I got How to think like Leonardo da Vinci (my birthday twin) on my google page, and it reminded me of my 2004 trip to Thailand:
I decided to try a seven-day fast, and on the sixth day, a woman came, offering a free workshop on the Essence of Being. I had really savored lounging around, reading in a hammock on most afternoons, but this sounded interesting, so I gave it a shot. We went to her home, which was a beautiful open-aired deck of a tree house. It was all made of wood, beautiful golden slightly twisty wood (I am clearly no wood expert), and there was a handmade wooden railing that overlooked a palm tree forest, with the water glistening just beyond. It was amazing. Prior to that moment, I wouldn't even have conceived of living in such an incredible (and totally simple!) home. (There was only electricity during the day, and aside from the simple dwellings, the land and water felt untouched.)

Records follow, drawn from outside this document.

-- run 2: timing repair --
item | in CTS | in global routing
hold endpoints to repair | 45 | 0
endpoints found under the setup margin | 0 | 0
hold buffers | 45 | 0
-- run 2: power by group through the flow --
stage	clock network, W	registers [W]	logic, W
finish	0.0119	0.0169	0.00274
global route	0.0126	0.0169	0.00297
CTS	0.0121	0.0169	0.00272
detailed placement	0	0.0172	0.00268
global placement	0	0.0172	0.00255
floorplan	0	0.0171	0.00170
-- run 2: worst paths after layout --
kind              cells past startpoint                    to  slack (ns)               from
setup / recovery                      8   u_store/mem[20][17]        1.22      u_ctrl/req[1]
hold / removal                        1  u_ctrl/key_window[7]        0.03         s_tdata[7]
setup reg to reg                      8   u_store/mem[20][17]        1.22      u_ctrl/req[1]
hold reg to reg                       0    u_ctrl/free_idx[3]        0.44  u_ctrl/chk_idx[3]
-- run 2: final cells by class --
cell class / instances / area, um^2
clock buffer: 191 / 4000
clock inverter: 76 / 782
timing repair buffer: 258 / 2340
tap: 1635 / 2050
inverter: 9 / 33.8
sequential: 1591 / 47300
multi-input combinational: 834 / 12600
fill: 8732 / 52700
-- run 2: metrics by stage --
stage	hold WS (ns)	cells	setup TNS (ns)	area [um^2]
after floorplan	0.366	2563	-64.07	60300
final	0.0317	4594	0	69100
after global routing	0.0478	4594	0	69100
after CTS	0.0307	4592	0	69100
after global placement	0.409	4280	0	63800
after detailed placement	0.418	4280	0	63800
## config.mk

```make
export PLATFORM = sky130hd
export DESIGN_NAME = paid_piece_delivery_queue
export DESIGN_NICKNAME = d
export VERILOG_FILES = /design/src/hdl/ppdq_pkg.sv /design/src/hdl/paid_piece_delivery_queue.sv /design/src/hdl/ppdq_ctrl.sv /design/src/hdl/ppdq_dp.sv
export SDC_FILE = /design/constraint.sdc
export NUM_CORES = 1
export LEC_CHECK = 0
export ABC_AREA = 1
export BUFFER_PORTS_ARGS = -buffer_cell sky130_fd_sc_hd__buf_2
export CORE_AREA = 2 2 228 320
export DETAILED_ROUTE_END_ITERATION = 7
export DIE_AREA = 0 0 230 322
export GPL_TIMING_DRIVEN = 0
export HOLD_SLACK_MARGIN = 0.08
export PLACE_DENSITY = 0.76
export SLEW_MARGIN = 20
export SYNTH_ARGS = -nofsm -noshare
export SYNTH_HDL_FRONTEND = slang
export SYNTH_SLANG_ARGS = --single-unit
```

## constraint.sdc

```tcl
create_clock -name i_clk -period 6.95 [get_ports i_clk]
set_input_delay 1.39 -clock i_clk [delete_from_list [all_inputs] [get_ports i_clk]]
set_output_delay 1.39 -clock i_clk [all_outputs]
set_load 0.03 [all_outputs]
```
File: src/alw_pkg.sv
`default_nettype none

package alw_pkg;

   // fixed field geometry
   localparam int FIELD_CHARS = 3;
   localparam int FIELD_W     = 8 * FIELD_CHARS;
   localparam int NUM_W       = 17;
   localparam int MAX_A       = 32767;

   // error codes
   localparam logic [2:0] ERR_NONE = 3'd0;
   localparam logic [2:0] ERR_COMP = 3'd1;
   localparam logic [2:0] ERR_JUMP = 3'd2;
   localparam logic [2:0] ERR_NUM  = 3'd3;
   localparam logic [2:0] ERR_LONG = 3'd4;

   typedef struct packed {
      logic [2:0]         dest_bits;
      logic [FIELD_W-1:0] comp_text;
      logic               comp_seen;
      logic [FIELD_W-1:0] field_buffer;
      logic [2:0]         pending_error;
   } c_fields_type;

   typedef struct packed {
      logic [15:0] machine_word;
      logic [2:0]  error_code;
   } c_result_type;

   typedef struct packed {
      logic       hit;
      logic [6:0] code;
   } comp_match_type;

   // comp mnemonic (packed, first char highest) to its a and c1..c6 bits
   function automatic comp_match_type comp_lookup(input logic [FIELD_W-1:0] text);
      comp_match_type m;
      m.hit = 1'b1;
      unique case (text)
         24'h000030: m.code = 7'h2A; // 0
         24'h000031: m.code = 7'h3F; // 1
         24'h002D31: m.code = 7'h3A; // -1
         24'h000044: m.code = 7'h0C; // D
         24'h000041: m.code = 7'h30; // A
         24'h002144: m.code = 7'h0D; // !D
         24'h002141: m.code = 7'h31; // !A
         24'h002D44: m.code = 7'h0F; // -D
         24'h002D41: m.code = 7'h33; // -A
         24'h442B31: m.code = 7'h1F; // D+1
         24'h412B31: m.code = 7'h37; // A+1
         24'h442D31: m.code = 7'h0E; // D-1
         24'h412D31: m.code = 7'h32; // A-1
         24'h442B41: m.code = 7'h02; // D+A
         24'h442D41: m.code = 7'h13; // D-A
         24'h412D44: m.code = 7'h07; // A-D
         24'h442641: m.code = 7'h00; // D&A
         24'h447C41: m.code = 7'h15; // D|A
         24'h00004D: m.code = 7'h70; // M
         24'h00214D: m.code = 7'h71; // !M
         24'h002D4D: m.code = 7'h73; // -M
         24'h4D2B31: m.code = 7'h77; // M+1
         24'h4D2D31: m.code = 7'h72; // M-1
         24'h442B4D: m.code = 7'h42; // D+M
         24'h442D4D: m.code = 7'h53; // D-M
         24'h4D2D44: m.code = 7'h47; // M-D
         24'h44264D: m.code = 7'h40; // D&M
         24'h447C4D: m.code = 7'h55; // D|M
         default: begin
            m.hit  = 1'b0;
            m.code = 7'h00;
         end
      endcase
      return m;
   endfunction

   // jump mnemonic to j1..j3, zero when unknown
   function automatic logic [2:0] jump_lookup(input logic [FIELD_W-1:0] text);
      logic [2:0] j;
      unique case (text)
         24'h4A4754: j = 3'd1; // JGT
         24'h4A4551: j = 3'd2; // JEQ
         24'h4A4745: j = 3'd3; // JGE
         24'h4A4C54: j = 3'd4; // JLT
         24'h4A4E45: j = 3'd5; // JNE
         24'h4A4C45: j = 3'd6; // JLE
         24'h4A4D50: j = 3'd7; // JMP
         default:    j = 3'd0;
      endcase
      return j;
   endfunction

endpackage

`default_nettype wire

File: src/alw_c_encoder.sv
`default_nettype none

module alw_c_encoder (
   input  wire alw_pkg::c_fields_type fields,
   output alw_pkg::c_result_type result
);
   import alw_pkg::*;

   logic [FIELD_W-1:0] comp_sel;
   comp_match_type     comp_m;
   logic [2:0]         jump_code;
   logic               jump_ok;
   logic [2:0]         err;

   // without a ';' the open field is the comp and there is no jump
   assign comp_sel  = fields.comp_seen ? fields.comp_text : fields.field_buffer;
   assign comp_m    = comp_lookup(comp_sel);
   assign jump_code = fields.comp_seen ? jump_lookup(fields.field_buffer) : 3'd0;
   assign jump_ok   = !fields.comp_seen || (jump_code != 3'd0);

   always_comb begin
      err = fields.pending_error;
      if (err == ERR_NONE && !comp_m.hit) err = ERR_COMP;
      if (err == ERR_NONE && !jump_ok)    err = ERR_JUMP;
   end

   assign result.error_code   = err;
   assign result.machine_word = (err != ERR_NONE) ? 16'h0000
                              : {3'b111, comp_m.code, fields.dest_bits, jump_code};

endmodule

`default_nettype wire

File: src/asm_line_to_machine_word_core.sv
`default_nettype none

// latency: the request that ends a line writes its result into the rsp register, valid the cycle after
// throughput: one character request per cycle; parse state and table compares are combinational
// a result waiting in the rsp register stalls every further request until it is taken
// reset (synchronous, active high): parser idle, fields cleared, line counter at 1,
// result register empty
module asm_line_to_machine_word_core #(
   parameter int NUMBER_DIGITS = 5
) (
   input  wire logic        clock,
   input  wire logic        reset,
   input  wire logic        req_valid,
   output logic             req_ready,
   input  wire logic [7:0]  req_char_in,
   input  wire logic        req_end_of_input,
   output logic             rsp_valid,
   input  wire logic        rsp_ready,
   output logic [15:0]      rsp_machine_word,
   output logic [2:0]       rsp_error_code,
   output logic [15:0]      rsp_line_number
);
   import alw_pkg::*;

   localparam int DIGIT_W = $clog2(NUMBER_DIGITS + 1);

   // parser state codes
   localparam logic [2:0] MODE_IDLE  = 3'd0;
   localparam logic [2:0] MODE_SKIP  = 3'd1;
   localparam logic [2:0] MODE_LABEL = 3'd2;
   localparam logic [2:0] MODE_ANUM  = 3'd3;
   localparam logic [2:0] MODE_CINST = 3'd4;

   // characters the parser looks at
   localparam logic [7:0] CH_NUL    = 8'h00;
   localparam logic [7:0] CH_TAB    = 8'h09;
   localparam logic [7:0] CH_CR     = 8'h0D;
   localparam logic [7:0] CH_NL     = 8'h0A;
   localparam logic [7:0] CH_SPACE  = 8'h20;
   localparam logic [7:0] CH_LPAREN = 8'h28;
   localparam logic [7:0] CH_RPAREN = 8'h29;
   localparam logic [7:0] CH_SLASH  = 8'h2F;
   localparam logic [7:0] CH_ZERO   = 8'h30;
   localparam logic [7:0] CH_NINE   = 8'h39;
   localparam logic [7:0] CH_EQUAL  = 8'h3D;
   localparam logic [7:0] CH_SEMI   = 8'h3B;
   localparam logic [7:0] CH_AT     = 8'h40;
   localparam logic [7:0] CH_A      = 8'h41;
   localparam logic [7:0] CH_D      = 8'h44;
   localparam logic [7:0] CH_M      = 8'h4D;

   // parse state
   logic [2:0]         mode_ff, mode_in;
   logic [FIELD_W-1:0] field_buffer_ff, field_buffer_in;
   logic [1:0]         field_length_ff, field_length_in;
   logic [2:0]         dest_bits_ff, dest_bits_in;
   logic [FIELD_W-1:0] comp_text_ff, comp_text_in;
   logic               comp_seen_ff, comp_seen_in;
   logic [NUM_W-1:0]   number_value_ff, number_value_in;
   logic [DIGIT_W-1:0] digit_count_ff, digit_count_in;
   logic [2:0]         pending_error_ff, pending_error_in;
   logic [15:0]        line_counter_ff, line_counter_in;

   // result register
   logic               rsp_valid_ff;
   logic [15:0]        rsp_word_ff;
   logic [2:0]         rsp_error_ff;
   logic [15:0]        rsp_line_ff;

   logic               accept;
   logic               line_end;
   logic               space;
   logic               digit;
   logic [3:0]         digit_val;
   logic [NUM_W+2:0]   num_next_wide;
   logic               cinst;
   logic               emit;
   logic [15:0]        emit_word;
   logic [2:0]         emit_error;
   logic [2:0]         a_error;
   c_fields_type       c_fields;
   c_result_type       c_result;

   // dest bits from the A, D and M characters held in a field
   function automatic logic [2:0] dest_from(input logic [FIELD_W-1:0] buf_v);
      logic [2:0] d;
      d = 3'b000;
      for (int i = 0; i < FIELD_CHARS; i++) begin
         if (buf_v[8*i +: 8] == CH_A) d[2] = 1'b1;
         if (buf_v[8*i +: 8] == CH_D) d[1] = 1'b1;
         if (buf_v[8*i +: 8] == CH_M) d[0] = 1'b1;
      end
      return d;
   endfunction

   // a new request is taken while the result register is empty or draining
   assign req_ready = !rsp_valid_ff || rsp_ready;
   assign accept    = req_valid && req_ready;

   // character classes; end of input hides the character and acts as a line end
   assign line_end = req_end_of_input || (req_char_in == CH_NL);
   assign space    = !req_end_of_input &&
                     ((req_char_in == CH_SPACE) || (req_char_in == CH_NUL) ||
                      ((req_char_in >= CH_TAB) && (req_char_in <= CH_CR)));
   assign digit    = !req_end_of_input &&
                     (req_char_in >= CH_ZERO) && (req_char_in <= CH_NINE);
   assign digit_val = 4'(req_char_in - CH_ZERO);

   // value * 10 + digit, kept to the number register width
   assign num_next_wide = {number_value_ff, 3'b000} + {2'b00, number_value_ff, 1'b0}
                        + {{(NUM_W-1){1'b0}}, digit_val};

   // numeric A-instruction error: missing digits or value beyond 15 bits, else the pending error
   assign a_error = ((digit_count_ff == '0) || (number_value_ff > NUM_W'(MAX_A)))
                  ? ERR_NUM : pending_error_ff;

   // a C-instruction finishes only from registered fields, never on the starting character
   assign c_fields.dest_bits     = dest_bits_ff;
   assign c_fields.comp_text     = comp_text_ff;
   assign c_fields.comp_seen     = comp_seen_ff;
   assign c_fields.field_buffer  = field_buffer_ff;
   assign c_fields.pending_error = pending_error_ff;

   alw_c_encoder u_c_encoder (
      .fields (c_fields),
      .result (c_result)
   );

   // next parse state for the current character
   always_comb begin
      mode_in          = mode_ff;
      field_buffer_in  = field_buffer_ff;
      field_length_in  = field_length_ff;
      dest_bits_in     = dest_bits_ff;
      comp_text_in     = comp_text_ff;
      comp_seen_in     = comp_seen_ff;
      number_value_in  = number_value_ff;
      digit_count_in   = digit_count_ff;
      pending_error_in = pending_error_ff;
      line_counter_in  = line_counter_ff;
      cinst            = 1'b0;
      emit             = 1'b0;
      emit_word        = 16'h0000;
      emit_error       = ERR_NONE;

      unique case (mode_ff) inside
         MODE_SKIP, MODE_LABEL: begin
            // comment or label: wait for line end, or ')' inside a label
            if (line_end) begin
               mode_in = MODE_IDLE;
            end else if (mode_ff == MODE_LABEL && req_char_in == CH_RPAREN) begin
               mode_in = MODE_IDLE;
            end
         end
         MODE_ANUM: begin
            if (digit) begin
               if (digit_count_ff < DIGIT_W'(NUMBER_DIGITS)) begin
                  number_value_in = num_next_wide[NUM_W-1:0];
                  digit_count_in  = digit_count_ff + 1'b1;
               end else begin
                  // extra digits are dropped
                  pending_error_in = ERR_NUM;
               end
            end else begin
               // first non-digit ends the number, rest of the line is skipped
               emit       = 1'b1;
               emit_error = a_error;
               emit_word  = (a_error != ERR_NONE) ? 16'h0000
                          : {1'b0, number_value_ff[14:0]};
               mode_in    = line_end ? MODE_IDLE : MODE_SKIP;
            end
         end
         default: begin
            // idle, C-instruction and any stray code share this arm
            cinst = (mode_ff == MODE_CINST);
            if (!cinst) begin
               mode_in = MODE_IDLE;
               if (line_end || space || req_char_in == CH_RPAREN) begin
                  mode_in = MODE_IDLE;
               end else if (req_char_in == CH_SLASH) begin
                  mode_in = MODE_SKIP;
               end else if (req_char_in == CH_LPAREN) begin
                  mode_in = MODE_LABEL;
               end else begin
                  // any other character opens an instruction with clean fields
                  field_buffer_in  = '0;
                  field_length_in  = '0;
                  dest_bits_in     = '0;
                  comp_text_in     = '0;
                  comp_seen_in     = 1'b0;
                  number_value_in  = '0;
                  digit_count_in   = '0;
                  pending_error_in = ERR_NONE;
                  if (req_char_in == CH_AT) begin
                     mode_in = MODE_ANUM;
                  end else begin
                     mode_in = MODE_CINST;
                     cinst   = 1'b1;
                  end
               end
            end
            if (cinst) begin
               if (line_end || req_char_in == CH_SLASH) begin
                  // end of the C-instruction; a slash then opens a comment
                  emit       = 1'b1;
                  emit_word  = c_result.machine_word;
                  emit_error = c_result.error_code;
                  mode_in    = line_end ? MODE_IDLE : MODE_SKIP;
               end else if (req_char_in == CH_EQUAL) begin
                  dest_bits_in    = dest_from(field_buffer_in);
                  field_buffer_in = '0;
                  field_length_in = '0;
               end else if (req_char_in == CH_SEMI) begin
                  comp_text_in    = field_buffer_in;
                  comp_seen_in    = 1'b1;
                  field_buffer_in = '0;
                  field_length_in = '0;
               end else if (!space) begin
                  if (field_length_in < 2'(FIELD_CHARS)) begin
                     field_buffer_in = {field_buffer_in[FIELD_W-9:0], req_char_in};
                     field_length_in = field_length_in + 1'b1;
                  end else begin
                     // overlong field: character dropped
                     pending_error_in = ERR_LONG;
                  end
               end
            end
         end
      endcase

      // result carries the line number before the advance
      if (line_end) line_counter_in = line_counter_ff + 1'b1;
   end

   // parse state registers
   always_ff @(posedge clock) begin
      if (reset) begin
         mode_ff          <= MODE_IDLE;
         field_buffer_ff  <= '0;
         field_length_ff  <= '0;
         dest_bits_ff     <= '0;
         comp_text_ff     <= '0;
         comp_seen_ff     <= 1'b0;
         number_value_ff  <= '0;
         digit_count_ff   <= '0;
         pending_error_ff <= ERR_NONE;
         line_counter_ff  <= 16'd1;
      end else if (accept) begin
         mode_ff          <= mode_in;
         field_buffer_ff  <= field_buffer_in;
         field_length_ff  <= field_length_in;
         dest_bits_ff     <= dest_bits_in;
         comp_text_ff     <= comp_text_in;
         comp_seen_ff     <= comp_seen_in;
         number_value_ff  <= number_value_in;
         digit_count_ff   <= digit_count_in;
         pending_error_ff <= pending_error_in;
         line_counter_ff  <= line_counter_in;
      end
   end

   // result register: filled by an emitting request, emptied when taken
   always_ff @(posedge clock) begin
      if (reset) begin
         rsp_valid_ff <= 1'b0;
      end else if (accept && emit) begin
         rsp_valid_ff <= 1'b1;
      end else if (rsp_ready) begin
         rsp_valid_ff <= 1'b0;
      end
   end

   always_ff @(posedge clock) begin
      if (accept && emit) begin
         rsp_word_ff  <= emit_word;
         rsp_error_ff <= emit_error;
         rsp_line_ff  <= line_counter_ff;
      end
   end

   assign rsp_valid        = rsp_valid_ff;
   assign rsp_machine_word = rsp_word_ff;
   assign rsp_error_code   = rsp_error_ff;
   assign rsp_line_number  = rsp_line_ff;

endmodule

`default_nettype wire

File: config.mk
export PLATFORM = sky130hd
export DESIGN_NAME = asm_line_to_machine_word_core
export DESIGN_NICKNAME = d
export VERILOG_FILES = /design/src/alw_pkg.sv /design/src/alw_c_encoder.sv /design/src/asm_line_to_machine_word_core.sv
export SDC_FILE = /design/constraint.sdc
export NUM_CORES = 1
export LEC_CHECK = 0
export ABC_AREA = 1
export BUFFER_PORTS_ARGS = -buffer_cell sky130_fd_sc_hd__buf_2
export CAP_MARGIN = 20
export CORE_MARGIN = 4
export CORE_UTILIZATION = 40
export DETAILED_ROUTE_END_ITERATION = 10
export HOLD_SLACK_MARGIN = 0.06
export PLACE_DENSITY_LB_ADDON = 0.05
export SLEW_MARGIN = 25
export SYNTH_ARGS = -nofsm -noshare
export SYNTH_HDL_FRONTEND = slang
export SYNTH_SLANG_ARGS = --single-unit
export TNS_END_PERCENT = 10
File: constraint.sdc
create_clock -name clock -period 3.7 [get_ports clock]
set_input_delay 0.555 -clock clock [delete_from_list [all_inputs] [get_ports clock]]
set_output_delay 0.555 -clock clock [all_outputs]
set_load 0.005 [all_outputs]
==> PnR_summary.wiki <==
{| class="wikitable"
! Metric !! Value
|-
| Result of the run || completed
|-
| Area of all placed cells without fillers || 0.0104 mm²
|-
| Number of fill cells in the layout || 2,438
|-
| Avg Synthesized Cell Area || 6.53 µm²
|-
| Setup repair after global routing missed its margin || false
|-
| DR top layer || met4
|-
| Core region area || 0.0228 mm²
|-
| Global-route wire length before repair || 46.4 mm
|-
| Total net switching power || 0.00127 W
|-
| CTS H-Tree Depth || 4
|-
| Average detailed-routed wire length per instance || 16.0 µm
|-
| Number of buffers created by CTS || 17
|-
| HPWL after DPL || 21.1 mm
|-
| Routed wl met2 || 13.2 mm
|-
| Worst setup skew after layout || 0.0144 ns
|-
| GRT Total Usage || 22.2%
|-
| Synth Register Bits || 132
|-
| Area of the die || 0.0258 mm²
|-
| Global placer's final weighted congestion || 0.893
|-
| Length of routed wiring on met1 || 13.5 mm
|-
| Die Y-Extent || 161 µm
|-
| Cells taking the most area after synthesis || dfxtp_1 21%, nand2_1 15%, edfxtp_1 11%
|-
| Clock sink count || 132
|-
| Count of port buffers added during placement || 49
|-
| Combinational share of power || 17.2%
|-
| Top cells by instance count after synthesis || 373 x nand2_1, 179 x inv_1, 154 x a21oi_1
|-
| Vias/cell || 5.20
|-
| Vias post-DR || 9,256
|-
| Maximum fanout encountered on the critical timing path || 20
|-
| Share of synthesized area occupied by flip-flops and latches || 32.1%
|-
| Cell mode on critical path || nand2_1
|-
| Synthesized net count || 1,474
|-
| CP max stage cell || dfxtp_2
|-
| Instance count of the mapped netlist || 1,428
|-
| Fmax || 331 MHz
|-
| Clock tree from TritonCTS || yes
|-
| Minimum period implied by the final worst setup slack || 3.02 ns
|-
| Most used standard cell by instance count after synthesis || nand2_1
|-
| Clock input transition at the sequential cells of the worst setup and hold paths || 0.06 ns
|-
| Number of enable-type register cells in the synthesized netlist || 35
|-
| Post-CTS Setup Repair Bufs || 0
|-
| Cell taking the most area after synthesis || dfxtp_1
|-
| Final setup violation count || 0
|-
| Total cell area at the placement stage || 0.00980 mm²
|-
| Antenna diode instance count || 0
|-
| Post-layout utilization of the core || 45.7%
|-
| Register area || 0.00299 mm²
|-
| Number of slew-limit violations in the final report || 0
|-
| Met3 Routed Length || 1.31 mm
|-
| Die X-Extent || 161 µm
|-
| Summed instance area of the synthesized netlist || 0.00933 mm²
|-
| WL final || 28.4 mm
|-
| Resized cells post-CTS || 0
|-
| Share of the clock period used by the worst path after layout || 81.6%
|-
| Detailed-route DRC error count || 0
|-
| Number of iterations in the first detailed-routing pass || 5
|-
| Clk pwr share || 43.0%
|-
| Site Rows || 55
|-
| Vias in the first global route || 8,725
|-
| Largest net degree at the start of global routing || 66
|-
| Power per standard cell area || 392 mW/mm²
|-
| Cell Int Power || 0.00280 W
|-
| Relative slew slack || 32.8%
|-
| Aggregate negative setup slack || 0 ns
|-
| Classification of the worst-slack hold path || flip-flop to flip-flop
|-
| Leak pwr || 4.80 nW
|-
| Critical path startpoint category || flip-flop
|-
| Prevailing post-synth register cell || dfxtp_1
|-
| Yosys synthesis warning count || 0
|-
| Total congestion overflow after global routing || 0
|-
| Number of design-rule violations left by the first detailed-router iteration || 685
|-
| Buffer cell driving the clock tree root || clkbuf_16
|-
| Number of hold violations in the final report || 0
|-
| IO Pins || 50
|-
| Net switching share of the total power || 31.2%
|-
| Worst endpoint data arrival time || 3.24 ns
|-
| Growth of design area from synthesis to finish || 11.5%
|-
| Highest cell delay on the worst timing path || 0.57 ns
|-
| Starting utilization of the core area || 40.9%
|-
| Hold-fix buffers, CTS || 0
|-
| Slew at the pin closest to its max-slew limit || 1.00 ns
|-
| Clock latency of the later-clocked register in the worst-skew pair || 0.43 ns
|-
| Number of different library cells in the post-synthesis netlist || 48
|-
| Kind of end point of the critical path || flip-flop
|-
| Proportion of layout cells with a drive suffix above 1 || 11.9%
|-
| Fraction of synthesized cell area taken by the top area cell type || 20.8%
|-
| Clock Path Buffers || 2
|-
| Proportion of synthesized flip-flops having asynchronous set or reset || 0%
|-
| Area of the multi-input gates || 0.00532 mm²
|-
| Antenna violations before repair || 0
|-
| Crit Path Class || flip-flop to flip-flop
|-
| Cells along the critical path || buf_4 > nand2_1 > nand2_1 > nand2_1 > inv_2 > nand2_2 > nor2_4 > nand2_1 > inv_1 > nand2_1 > and2_4 > nand3_2 > nor2_2 > nor2_2 > nor2_4 > o21ai_0
|-
| VDD IR-drop max || 0.246 mV
|-
| Final ANT Viol Nets || 0
|-
| Power share of the sequential group || 39.8%
|-
| Max-cap violations || 0
|-
| Final #Nets || 1,501
|-
| WP data required || 3.92 ns
|}
==> state kept, by name, summed over array words and instances (netlist names) <==
signal,flops
mode_ff,3
comp_seen_ff,1
rsp_machine_word,16
rsp_error_code,3
rsp_line_number,16
comp_text_ff,24
pending_error_ff,3
number_value_ff,17
dest_bits_ff,3
line_counter_ff,16
field_length_ff,2
digit_count_ff,3
field_buffer_ff,24
rsp_valid,1
### src/sv/rbc_powmod.sv
// Square-and-multiply sequencer with bit-serial input reduction.
module rbc_powmod
   import rbc_pkg::*;
#(
   parameter int unsigned WORD_BITS = 64
) (
   input  logic                 clock,
   input  logic                 reset,
   input  logic                 start,
   input  logic [WORD_BITS-1:0] x,
   input  logic [63:0]          e,
   input  logic [WORD_BITS-1:0] n,
   output logic [WORD_BITS-1:0] res,
   output rbc_stat_type         stat
);

   localparam int unsigned CW = $clog2(WORD_BITS);
   localparam logic [2:0] P_IDLE = 3'd0;
   localparam logic [2:0] P_RED  = 3'd1;
   localparam logic [2:0] P_CHK  = 3'd2;
   localparam logic [2:0] P_MR   = 3'd3;
   localparam logic [2:0] P_MS   = 3'd4;

   logic [2:0]           state_ff, state_in;
   logic [WORD_BITS-1:0] r_ff, r_in, b_ff, b_in, x_ff, x_in;
   logic [63:0]          e_ff, e_in;
   logic [CW-1:0]        cnt_ff, cnt_in;
   logic                 done_ff, done_in;
   logic [WORD_BITS:0]   red_s, red_d;
   logic                 mul_start;
   logic [WORD_BITS-1:0] mul_a, prod;
   rbc_stat_type         mstat;

   rbc_modmul #(.WORD_BITS(WORD_BITS)) u_mul (
      .clock (clock),
      .reset (reset),
      .start (mul_start),
      .a     (mul_a),
      .b     (b_ff),
      .n     (n),
      .prod  (prod),
      .stat  (mstat)
   );

   always_comb begin
      red_s     = {b_ff, x_ff[WORD_BITS-1]};
      red_d     = red_s - {1'b0, n};
      state_in  = state_ff;
      r_in      = r_ff;
      b_in      = b_ff;
      x_in      = x_ff;
      e_in      = e_ff;
      cnt_in    = cnt_ff;
      done_in   = 1'b0;
      mul_start = 1'b0;
      mul_a     = b_ff;
      unique case (state_ff)
         P_IDLE: begin
            if (start) begin
               if (n[WORD_BITS-1:1] == '0) begin
                  r_in    = '0;
                  done_in = 1'b1;
               end else begin
                  r_in     = {{(WORD_BITS-1){1'b0}}, 1'b1};
                  b_in     = '0;
                  x_in     = x;
                  e_in     = e;
                  cnt_in   = CW'(WORD_BITS - 1);
                  state_in = P_RED;
               end
            end
         end
         P_RED: begin
            b_in   = (red_s >= {1'b0, n}) ? red_d[WORD_BITS-1:0] : red_s[WORD_BITS-1:0];
            x_in   = x_ff << 1;
            cnt_in = cnt_ff - 1'b1;
            if (cnt_ff == '0) begin
               state_in = P_CHK;
            end
         end
         P_CHK: begin
            if (e_ff == '0) begin
               done_in  = 1'b1;
               state_in = P_IDLE;
            end else if (!mstat.busy) begin
               mul_start = 1'b1;
               if (e_ff[0]) begin
                  mul_a    = r_ff;
                  state_in = P_MR;
               end else begin
                  state_in = P_MS;
               end
            end
         end
         P_MR: begin
            if (mstat.done) begin
               r_in      = prod;
               mul_start = 1'b1;
               state_in  = P_MS;
            end
         end
         P_MS: begin
            if (mstat.done) begin
               b_in     = prod;
               e_in     = e_ff >> 1;
               state_in = P_CHK;
            end
         end
         default: state_in = P_IDLE;
      endcase
   end

   always_ff @(posedge clock) begin
      r_ff   <= r_in;
      b_ff   <= b_in;
      x_ff   <= x_in;
      e_ff   <= e_in;
      cnt_ff <= cnt_in;
      if (reset) begin
         state_ff <= P_IDLE;
         done_ff  <= 1'b0;
      end else begin
         state_ff <= state_in;
         done_ff  <= done_in;
      end
   end

   assign res       = r_ff;
   assign stat.busy = (state_ff != P_IDLE);
   assign stat.done = done_ff;

endmodule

A group of about twenty people gathered on her balcony, and she asked us, 'Who are you?' Some answered with their names or where they hailed from, and there were a few different ways people identified themselves, usually with something external: a country, a career, their role in a family structure, a fan of a sports team, etc. Whatever the answer was, she would tell us to strip that away. Then, she'd ask again, 'Who are you?' And then tell us to strip those next descriptions away also. So, after a few rounds of this, once all those labels fell away, and we were left naked, without an identity to cling to, she started talking about how we are all nothing and everything, no one and everyone, how insulting anyone else was insulting yourself, how putting yourself down was insulting humanity. Everyone was still, and we could hear the leaves blowing in the breeze.
I left feeling floaty and kind. I wanted to dive into the soft cloud that I felt was the world at that moment and throw marshmallows in the air in celebration. Even thinking of it now, I can't push the smile away.
For all of our idiosyncrasies, we are all beautiful vessels of possibility. And we're all part of this nebulous existence together, in for the crazy ride we call life. I love it.